═══ Recorded data
[src/rtl/seq_long_divider.sv]
// Sequential restoring long divider, one quotient bit per clock.
// Start/done handshake, divide-by-zero flag, results held between ops.
module seq_long_divider #(
  parameter int DW = 8,
  parameter int MW = 4
) (
  input  logic          clk,
  input  logic          rst_n,
  input  logic          start,
  input  logic [DW-1:0] D,
  input  logic [MW-1:0] M,
  output logic          ready,
  output logic          busy,
  output logic          done,
  output logic [DW-1:0] Q,
  output logic [MW-1:0] R,
  output logic          div0
);

  localparam int CW = $clog2(DW + 1);

  typedef enum logic [1:0] {
    IDLE,
    CALC,
    DONE
  } state_t;

  state_t        state_q;
  logic [DW-1:0] d_sh_q;
  logic [MW-1:0] m_q;
  logic [MW:0]   rem_q;
  logic [DW-1:0] quo_q;
  logic [CW-1:0] cnt_q;
  logic          zero_q;
  logic [DW-1:0] q_q;
  logic [MW-1:0] r_q;
  logic          div0_q;
  logic          done_q;

  logic [MW:0]   t;
  logic          ge;
  logic [MW:0]   rem_d;
  logic [DW-1:0] quo_d;

  // One restoring step: trial subtract of the divisor from the shifted remainder.
  always_comb begin
    t     = {rem_q[MW-1:0], d_sh_q[DW-1]};
    ge    = (t >= {1'b0, m_q});
    rem_d = ge ? (t - {1'b0, m_q}) : t;
    quo_d = {quo_q[DW-2:0], ge};
  end

  // Control FSM and datapath; a zero divisor takes a single CALC cycle.
  always_ff @(posedge clk or negedge rst_n) begin
    if (!rst_n) begin
      state_q <= IDLE;
      d_sh_q  <= '0;
      m_q     <= '0;
      rem_q   <= '0;
      quo_q   <= '0;
      cnt_q   <= '0;
      zero_q  <= 1'b0;
      q_q     <= '0;
      r_q     <= '0;
      div0_q  <= 1'b0;
      done_q  <= 1'b0;
    end else begin
      done_q <= 1'b0;
      unique case (state_q)
        IDLE, DONE: begin
          if (start) begin
            d_sh_q  <= D;
            m_q     <= M;
            rem_q   <= '0;
            quo_q   <= '0;
            state_q <= CALC;
            if (M != '0) begin
              cnt_q  <= CW'(DW);
              zero_q <= 1'b0;
            end else begin
              cnt_q  <= CW'(1);
              zero_q <= 1'b1;
            end
          end
        end
        CALC: begin
          if (zero_q) begin
            q_q     <= '1;
            r_q     <= d_sh_q[MW-1:0];
            div0_q  <= 1'b1;
            done_q  <= 1'b1;
            zero_q  <= 1'b0;
            cnt_q   <= '0;
            state_q <= DONE;
          end else begin
            rem_q  <= rem_d;
            quo_q  <= quo_d;
            d_sh_q <= {d_sh_q[DW-2:0], 1'b0};
            cnt_q  <= cnt_q - CW'(1);
            if (cnt_q == CW'(1)) begin
              q_q     <= quo_d;
              r_q     <= rem_d[MW-1:0];
              div0_q  <= 1'b0;
              done_q  <= 1'b1;
              state_q <= DONE;
            end
          end
        end
        default: state_q <= IDLE;
      endcase
    end
  end

  assign ready = (state_q != CALC);
  assign busy  = (state_q == CALC);
  assign done  = done_q;
  assign Q     = q_q;
  assign R     = r_q;
  assign div0  = div0_q;

endmodule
══════
Work out how many lines of the listing above include the word "divisor". Report only the number.

2